BPC June 29 update

Intercept ICPT -40% and Heron HRTX -28% issued Complete Response Letters; Akero AKRO data due Tuesday

Price and Volume Movers

Akero Therapeutics, Inc. (Nasdaq: AKRO) announced that data from its Phase 2a trial of AKR-001 in patients with biopsy-confirmed nonalcoholic steatohepatitis (NASH) will be released after-hours on Tuesday, June 30, 2020.

Kiniksa Pharmaceuticals, Ltd. (Nasdaq: KNSA) shares closed up 13% to $26.00 on news its Phase 3 trial of rilonacept, met its prespecified primary and all major secondary efficacy endpoints, showing that rilonacept improved clinically meaningful outcomes associated with the unmet medical need in recurrent pericarditis.

Intercept Pharmaceuticals, Inc. (NASDAQ:ICPT) announced that the FDA issued a Complete Response Letter (CRL) regarding the New Drug Application (NDA) for obeticholic acid (OCA) for the treatment of fibrosis due to nonalcoholic steatohepatitis (NASH).

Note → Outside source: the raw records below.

<file path="src/rtl/pe_row_pkg.sv">
// rtl/pe_row_pkg.sv - shared types and defaults for the PE row sequencer
// Holds the sequencer state encoding, datapath defaults shared with the PE row,
// and the width of the optional performance counters.
package pe_row_pkg;

   localparam int WIDTH_DEF    = 14;
   localparam int PIPE_LAT_DEF = 11;
   localparam int PASS_W_DEF   = 8;
   localparam int PERF_W       = 32;

   typedef enum logic [1:0] {
      ST_IDLE = 2'd0,
      ST_REQ  = 2'd1,
      ST_WAIT = 2'd2,
      ST_DONE = 2'd3
   } seq_state_t;

endpackage

</file>
<file path="src/rtl/pe_row_sequencer_if.sv">
// rtl/pe_row_sequencer_if.sv - control, tile and result signals of the PE row sequencer
// master: the sequencer side. slave: tile buffer / row / consumer side.
// With PE_ROW_SEQ_PERF_EN defined the two performance counter outputs are added.
interface pe_row_sequencer_if
   import pe_row_pkg::*;
#(
   parameter int WIDTH  = WIDTH_DEF,
   parameter int PASS_W = PASS_W_DEF
);
   logic              start_in;
   logic [PASS_W-1:0] num_pass_in;
   logic              busy_out;
   logic              tile_req_out;
   logic [PASS_W-1:0] tile_idx_out;
   logic              tile_valid_in;
   logic              row_load_out;
   logic [WIDTH-1:0]  psum_to_row_out;
   logic [WIDTH-1:0]  psum_from_row_in;
   logic [WIDTH-1:0]  result_out;
   logic              result_valid_out;
   logic              result_ready_in;
`ifdef PE_ROW_SEQ_PERF_EN
   logic [PERF_W-1:0] perf_busy_cycles_out;
   logic [PERF_W-1:0] perf_stall_cycles_out;
`endif

   modport master (
      input  start_in, num_pass_in, tile_valid_in, psum_from_row_in, result_ready_in,
      output busy_out, tile_req_out, tile_idx_out, row_load_out, psum_to_row_out,
             result_out, result_valid_out
`ifdef PE_ROW_SEQ_PERF_EN
      , output perf_busy_cycles_out, perf_stall_cycles_out
`endif
   );

   modport slave (
      output start_in, num_pass_in, tile_valid_in, psum_from_row_in, result_ready_in,
      input  busy_out, tile_req_out, tile_idx_out, row_load_out, psum_to_row_out,
             result_out, result_valid_out
`ifdef PE_ROW_SEQ_PERF_EN
      , input perf_busy_cycles_out, perf_stall_cycles_out
`endif
   );

endinterface

</file>
<file path="src/rtl/pe_row_seq_perf.sv">
// rtl/pe_row_seq_perf.sv - saturating busy/stall cycle counters (used only with PE_ROW_SEQ_PERF_EN)
module pe_row_seq_perf
   import pe_row_pkg::*;
(
   input  logic              i_clk,
   input  logic              i_rst,
   input  logic              i_clear,
   input  logic              i_busy,
   input  logic              i_stall,
   output logic [PERF_W-1:0] o_busy_cycles,
   output logic [PERF_W-1:0] o_stall_cycles
);
   localparam logic [PERF_W-1:0] ONE = PERF_W'(1);

   logic [PERF_W-1:0] r_busy_cnt;
   logic [PERF_W-1:0] r_stall_cnt;

   // Busy-cycle counter: cleared on an accepted start, sticks at all-ones.
   always_ff @(posedge i_clk or posedge i_rst) begin
      if (i_rst)                              r_busy_cnt <= '0;
      else if (i_clear)                       r_busy_cnt <= '0;
      else if (i_busy && (r_busy_cnt != '1))  r_busy_cnt <= r_busy_cnt + ONE;
   end

   // Stall-cycle counter: counts REQ cycles without a tile, sticks at all-ones.
   always_ff @(posedge i_clk or posedge i_rst) begin
      if (i_rst)                               r_stall_cnt <= '0;
      else if (i_clear)                        r_stall_cnt <= '0;
      else if (i_stall && (r_stall_cnt != '1)) r_stall_cnt <= r_stall_cnt + ONE;
   end

   assign o_busy_cycles  = r_busy_cnt;
   assign o_stall_cycles = r_stall_cnt;

endmodule

</file>
<file path="src/rtl/pe_row_sequencer.sv">
// rtl/pe_row_sequencer.sv - sequences one PE row through a multi-pass dot product
// Fetches one tile per pass, strobes it into the row, feeds the previous psum
// back and captures the row output PIPE_LAT cycles after the load.
// Optional feature macro: PE_ROW_SEQ_PERF_EN (busy/stall performance counters).
module pe_row_sequencer
   import pe_row_pkg::*;
#(
   parameter int WIDTH    = WIDTH_DEF,
   parameter int PIPE_LAT = PIPE_LAT_DEF,
   parameter int PASS_W   = PASS_W_DEF
)
(
   input  logic clk_in,
   input  logic rst_in,
   pe_row_sequencer_if.master bus
);
   localparam int WAIT_W = (PIPE_LAT > 1) ? $clog2(PIPE_LAT) : 1;
   localparam logic [WAIT_W-1:0] WAIT_LOAD = WAIT_W'(PIPE_LAT - 1);
   localparam logic [WAIT_W-1:0] WAIT_ONE  = WAIT_W'(1);
   localparam logic [PASS_W-1:0] PASS_ONE  = PASS_W'(1);

   seq_state_t        r_state;
   logic [PASS_W-1:0] r_num_pass;
   logic [PASS_W-1:0] r_pass_cnt;
   logic [WAIT_W-1:0] r_wait_cnt;
   logic [WIDTH-1:0]  r_acc;

   seq_state_t        w_state_nxt;
   logic [PASS_W-1:0] w_num_pass_nxt;
   logic [PASS_W-1:0] w_pass_cnt_nxt;
   logic [WAIT_W-1:0] w_wait_cnt_nxt;
   logic [WIDTH-1:0]  w_acc_nxt;
   logic              w_tile_req;
   logic              w_row_load;
   logic              w_result_valid;
   logic              w_start_acc;

   // State and job registers; reset aborts any job in flight.
   always_ff @(posedge clk_in or posedge rst_in) begin
      if (rst_in) begin
         r_state    <= ST_IDLE;
         r_num_pass <= '0;
         r_pass_cnt <= '0;
         r_wait_cnt <= '0;
         r_acc      <= '0;
      end else begin
         r_state    <= w_state_nxt;
         r_num_pass <= w_num_pass_nxt;
         r_pass_cnt <= w_pass_cnt_nxt;
         r_wait_cnt <= w_wait_cnt_nxt;
         r_acc      <= w_acc_nxt;
      end
   end

   // Next-state and control decode; acc only moves on a start or a row capture.
   always_comb begin
      w_state_nxt    = r_state;
      w_num_pass_nxt = r_num_pass;
      w_pass_cnt_nxt = r_pass_cnt;
      w_wait_cnt_nxt = r_wait_cnt;
      w_acc_nxt      = r_acc;
      w_tile_req     = 1'b0;
      w_row_load     = 1'b0;
      w_result_valid = 1'b0;
      w_start_acc    = 1'b0;
      case (r_state)
         ST_IDLE: begin
            if (bus.start_in) begin
               w_start_acc    = 1'b1;
               w_acc_nxt      = '0;
               w_pass_cnt_nxt = '0;
               w_wait_cnt_nxt = '0;
               w_num_pass_nxt = bus.num_pass_in;
               // A zero-pass job has nothing to fetch and reports 0 directly.
               w_state_nxt    = (bus.num_pass_in != '0) ? ST_REQ : ST_DONE;
            end
         end
         ST_REQ: begin
            w_tile_req = 1'b1;
            if (bus.tile_valid_in) begin
               w_row_load     = 1'b1;
               w_wait_cnt_nxt = WAIT_LOAD;
               w_state_nxt    = ST_WAIT;
            end
         end
         ST_WAIT: begin
            if (r_wait_cnt != '0) begin
               w_wait_cnt_nxt = r_wait_cnt - WAIT_ONE;
            end else begin
               w_acc_nxt = bus.psum_from_row_in;
               if (r_pass_cnt == (r_num_pass - PASS_ONE)) begin
                  w_state_nxt = ST_DONE;
               end else begin
                  w_pass_cnt_nxt = r_pass_cnt + PASS_ONE;
                  w_state_nxt    = ST_REQ;
               end
            end
         end
         ST_DONE: begin
            w_result_valid = 1'b1;
            if (bus.result_ready_in) w_state_nxt = ST_IDLE;
         end
         default: w_state_nxt = ST_IDLE;
      endcase
   end

   assign bus.busy_out         = (r_state != ST_IDLE);
   assign bus.tile_req_out     = w_tile_req;
   assign bus.tile_idx_out     = w_tile_req ? r_pass_cnt : '0;
   assign bus.row_load_out     = w_row_load;
   assign bus.psum_to_row_out  = r_acc;
   assign bus.result_out       = r_acc;
   assign bus.result_valid_out = w_result_valid;

`ifdef PE_ROW_SEQ_PERF_EN
   logic w_stall;
   assign w_stall = (r_state == ST_REQ) && !bus.tile_valid_in;

   pe_row_seq_perf u_perf (
      .i_clk          (clk_in),
      .i_rst          (rst_in),
      .i_clear        (w_start_acc),
      .i_busy         (bus.busy_out),
      .i_stall        (w_stall),
      .o_busy_cycles  (bus.perf_busy_cycles_out),
      .o_stall_cycles (bus.perf_stall_cycles_out)
   );
`else
   logic w_unused_start;
   assign w_unused_start = w_start_acc;
`endif

endmodule

</file>
<file path="src/flat_wrapper.sv">
// flat-port wrapper written by rule: the top's interface ports become plain ports
module pe_row_sequencer_flat import pe_row_pkg::*;
#(
   parameter int WIDTH    = WIDTH_DEF,
   parameter int PIPE_LAT = PIPE_LAT_DEF,
   parameter int PASS_W   = PASS_W_DEF
)
  (clk_in, rst_in, bus_start_in, bus_num_pass_in, bus_tile_valid_in, bus_psum_from_row_in, bus_result_ready_in, bus_busy_out, bus_tile_req_out, bus_tile_idx_out, bus_row_load_out, bus_psum_to_row_out, bus_result_out, bus_result_valid_out);
  pe_row_sequencer_if #(.WIDTH(WIDTH), .PASS_W(PASS_W)) bus_i ();
  input  logic clk_in;
  input  logic rst_in;
  input wire logic [$bits(bus_i.start_in)-1:0] bus_start_in;
  input wire logic [$bits(bus_i.num_pass_in)-1:0] bus_num_pass_in;
  input wire logic [$bits(bus_i.tile_valid_in)-1:0] bus_tile_valid_in;
  input wire logic [$bits(bus_i.psum_from_row_in)-1:0] bus_psum_from_row_in;
  input wire logic [$bits(bus_i.result_ready_in)-1:0] bus_result_ready_in;
  output wire logic [$bits(bus_i.busy_out)-1:0] bus_busy_out;
  output wire logic [$bits(bus_i.tile_req_out)-1:0] bus_tile_req_out;
  output wire logic [$bits(bus_i.tile_idx_out)-1:0] bus_tile_idx_out;
  output wire logic [$bits(bus_i.row_load_out)-1:0] bus_row_load_out;
  output wire logic [$bits(bus_i.psum_to_row_out)-1:0] bus_psum_to_row_out;
  output wire logic [$bits(bus_i.result_out)-1:0] bus_result_out;
  output wire logic [$bits(bus_i.result_valid_out)-1:0] bus_result_valid_out;
  assign bus_i.start_in = bus_start_in;
  assign bus_i.num_pass_in = bus_num_pass_in;
  assign bus_i.tile_valid_in = bus_tile_valid_in;
  assign bus_i.psum_from_row_in = bus_psum_from_row_in;
  assign bus_i.result_ready_in = bus_result_ready_in;
  assign bus_busy_out = bus_i.busy_out;
  assign bus_tile_req_out = bus_i.tile_req_out;
  assign bus_tile_idx_out = bus_i.tile_idx_out;
  assign bus_row_load_out = bus_i.row_load_out;
  assign bus_psum_to_row_out = bus_i.psum_to_row_out;
  assign bus_result_out = bus_i.result_out;
  assign bus_result_valid_out = bus_i.result_valid_out;
  pe_row_sequencer #(.WIDTH(WIDTH), .PIPE_LAT(PIPE_LAT), .PASS_W(PASS_W)) u_core (.clk_in(clk_in), .rst_in(rst_in), .bus(bus_i));
endmodule
</file>
<file path="config.mk">
export PLATFORM = sky130hd
export DESIGN_NAME = pe_row_sequencer_flat
export DESIGN_NICKNAME = d
export VERILOG_FILES = /design/src/rtl/pe_row_pkg.sv /design/src/rtl/pe_row_sequencer_if.sv /design/src/rtl/pe_row_seq_perf.sv /design/src/rtl/pe_row_sequencer.sv /design/src/flat_wrapper.sv
export SDC_FILE = /design/constraint.sdc
export NUM_CORES = 1
export LEC_CHECK = 0
export CAP_MARGIN = 10
export CORE_ASPECT_RATIO = 0.9
export CORE_MARGIN = 10
export CORE_UTILIZATION = 35
export DETAILED_ROUTE_END_ITERATION = 12
export GPL_ROUTABILITY_DRIVEN = 0
export HOLD_SLACK_MARGIN = 0.1
export PLACE_DENSITY = 0.74
export SLEW_MARGIN = 20
export SYNTH_ARGS = -nofsm -noshare
export SYNTH_HDL_FRONTEND = slang
export SYNTH_HIERARCHICAL = 1
export SYNTH_SLANG_ARGS = --single-unit
</file>
<file path="constraint.sdc">
create_clock -name clk_in -period 2.5 [get_ports clk_in]
set_clock_uncertainty 0.05 [all_clocks]
set_input_delay 0.375 -clock clk_in [delete_from_list [all_inputs] [get_ports clk_in]]
set_output_delay 0.375 -clock clk_in [all_outputs]
set_load 0.02 [all_outputs]
</file>
==> qor.txt <==
status: complete, but fails checks
failing checks: setup timing
# setup viols final: 9
Synth top cells by count: 41 x nand2_1, 36 x dfrtp_1, 27 x o21ai_0, 14 x buf_4, 12 x inv_1
final worst-path setup slack: -77.0 ps
leakage power: 1.23 nW
period utilisation layout: 1.03
port buffer count: 66
Total GRT Usage: 0.120
largest cells by area after synthesis: dfrtp_1 42%, nand2_1 7.2%, o21ai_0 6.3%
Die ar.: 9670 um2
Detailed Route WL: 5.76 mm
most common cell in the netlist: nand2_1
WP data required: 2620 ps
Routed WL per cell: 15.7 um
Design Area, Final: 2990 um2
initial antenna violation count: 0
ANT nets after route: 0
Worst Setup Path Type: reg2reg
vias: 1859
PwrDens: 1170 nW/um2
Fin. Hold Viols: 0
Mapped Area: 2150 um2
DP Area: 2840 um2
crit path launch type: flop
first-pass GRT wire length: 9.31 mm
CTS tree: done
Clock Path Buffers: 2
DRT iter0 DRCs: 102
die width: 103 um
DRC violations left: 0
vias in the first global route: 1837
critical path endpoint category: flop
DR vias/cell: 5.05
EDFF count, synth: 0
Slew Limit Fails: 0
#FFs+latches synth: 36
Min-Delay Path Class: in2async
Initial Utilization: 0.369
Max-Cap Viols: 0
synth unique cells: 44
htree depth: 2
Worst-path clk slew: 70 ps
ANT cells: 0
worst vdd ir: 0.000384 V
Sink Count: 36
root buf cell: clkbuf_8
share of post-route cells with drive strength above 1: 0.134
Total Power: 3.49 mW
Cell Rows: 26
FMAX: 388 MHz
remaining global-route overflow: 0
Avg Inst Size Synth: 9.17 um2
worst skew pair latency: 280 ps
Main synth FF type: dfrtp_1
ys async rst share: 1.00
TritonCTS buffer count: 5
core area: 5820 um2
area leader, netlist: dfrtp_1
largest net degree at the start of global routing: 37
minimum clock period: 2580 ps
area delta synth->final: 39.1%
DIE HEIGHT: 94.3 um
RSZ-0062 raised after global routing: yes
Ys Warns: 6
slew margin rel.: 0.679
Critical Path Fanout Max: 3
I/O pin cnt: 67
Yosys top cell area share: 0.420
Synth Net Count: 269
DP HPWL: 4.39 mm
r2r setup slk: -80 ps
setup TNS: -448 ps
Least-Margin Pin Slew: 478 ps
DRT Pass-1 Iters: 4
nets@finish: 332
Syn Inst Count: 234
register area share after synthesis: 0.420
Crit path arrival time: 2700 ps
## layout by cell type, fill, tap and decap left out, types with 2 or more instances in the layout
cell / netlist / final
o221ai_2: 0 / 4
or4_4: 1 / 2
or2_4: 0 / 2
dfrtp_1: 36 / 36
clkdlybuf4s50_1: 0 / 66
o21ai_1: 0 / 5
and3_1: 3 / 3
nand3b_1: 4 / 4
nand2_1: 41 / 41
and2_1: 10 / 10
ha_1: 8 / 7
o31ai_1: 2 / 2
nor3_1: 6 / 6
nor2b_1: 2 / 2
o211ai_1: 2 / 2
clkbuf_8: 0 / 5
mux2_2: 8 / 8
buf_4: 14 / 12
nor2_1: 8 / 8
o21ai_0: 27 / 22
a21o_1: 2 / 2
a21oi_1: 2 / 2
nand2b_1: 2 / 2
o22ai_1: 2 / 2
o311ai_0: 2 / 2
xnor2_1: 7 / 7
inv_1: 12 / 12
## through the flow
stage	hold WS [ps]	worst slack, ps	std cells	utilization
floorplan	430	-131	234	-
global placement	433	-91.9	360	0.488
detailed placement	441	-179	360	0.488
CTS	458	-82.3	368	0.513
global route	487	-146	368	0.513
finish	447	-77.0	368	0.513
## per-layer routing
layer,wire length (um),up-vias,global-route usage
li1,-,925,-
met1,2500,881,0.146
met2,2790,47,0.194
met3,413,6,0.0427
met4,56,0,0.0329
met5,0,-,0
## critical path: stages (launching register included)
cell and delay [ps]:
dfrtp_1 390, or4_4 540, or2_4 250, or4_4 490, a2111oi_4 350, nor3_1 120, mux2_4 280
## registers in the layout, indices dropped and copies added, names as in the netlist
signal                      count
u_core/bus.psum_to_row_out     14
u_core/r_num_pass               8
u_core/r_pass_cnt               8
u_core/r_wait_cnt               4
u_core/r_state                  2
## repair_timing
| item | CTS | global route |
|---|---|---|
| pin swaps | 1 | 0 |
| hold buffers | 0 | 0 |
| setup buffers | 0 | 0 |
| resized for setup | 12 | 1 |
| endpoints found under the setup margin | 13 | 9 |
## worst paths after layout
path	start	endpoint	depth (start not counted)
worst max-delay path	u_core/r_num_pass[1]	u_core/r_pass_cnt[0]	6
worst min-delay path	rst_in	u_core/bus.psum_to_row_out[1]	3
worst max register to register	u_core/r_num_pass[1]	u_core/r_pass_cnt[0]	6
worst min register to register	u_core/bus.psum_to_row_out[0]	u_core/bus.psum_to_row_out[0]	2
max in group asynchronous	rst_in	u_core/r_num_pass[5]	3
min in group clk_in	u_core/bus.psum_to_row_out[0]	u_core/bus.psum_to_row_out[0]	2
## report_power, final
group          internal [mW]  switching [mW]  total [mW]
combinational          0.929            1.04        1.97
clock                  0.296           0.210       0.506
sequential             0.802           0.218        1.02
## cells by family (layout without fill, tap and decap cells)
group / Yosys count / count (layout) / synth area share
simple gates: 87 / 87 / 0.200
compound gates: 52 / 52 / 0.164
flops: 36 / 36 / 0.420
buf+inv: 34 / 98 / 0.0875
mux: 9 / 9 / 0.0490
fa+ha+maj: 8 / 8 / 0.0466
xor+xnor: 8 / 8 / 0.0327
## cell type report
type | instances | area, um2
Fill cell | 520 | 2840
Tap cell | 70 | 87.6
Multi-Input combinational cell | 164 | 1090
Timing Repair Buffer | 78 | 751
Clock buffer | 6 | 72.6
Clock inverter | 2 | 35.0
Sequential cell | 36 | 901
Inverter | 12 | 45.0
(Power assumes the default switching activity.)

The CRL indicated that the predicted benefit of OCA remains uncertain and does not sufficiently outweigh the potential risks to support accelerated approval for the treatment of patients with liver fibrosis due to NASH. Shares slid to close down 40% to $46.70.

Heron Therapeutics, Inc. (Nasdaq: HRTX) shares closed down 28% to $14.26 on news that it also received a Complete Response Letter (CRL) from the FDA regarding its New Drug Application (NDA) for HTX-011 for the management of postoperative pain. The letter noted four non-clinical issues in the CRL. Three relate to confirming exposure of excipients in preclinical reproductive toxicology studies, and the fourth relates to changing the manufacturing release specification of the allowable level of an impurity based on animal toxicology coverage.

Pacira BioSciences, Inc. (NASDAQ: PCRX) shares rallied to closed up 18% to $52.02 in response to the news. The company currently has on the market a non-opioid pain management, exparel, for the same indication as Heron.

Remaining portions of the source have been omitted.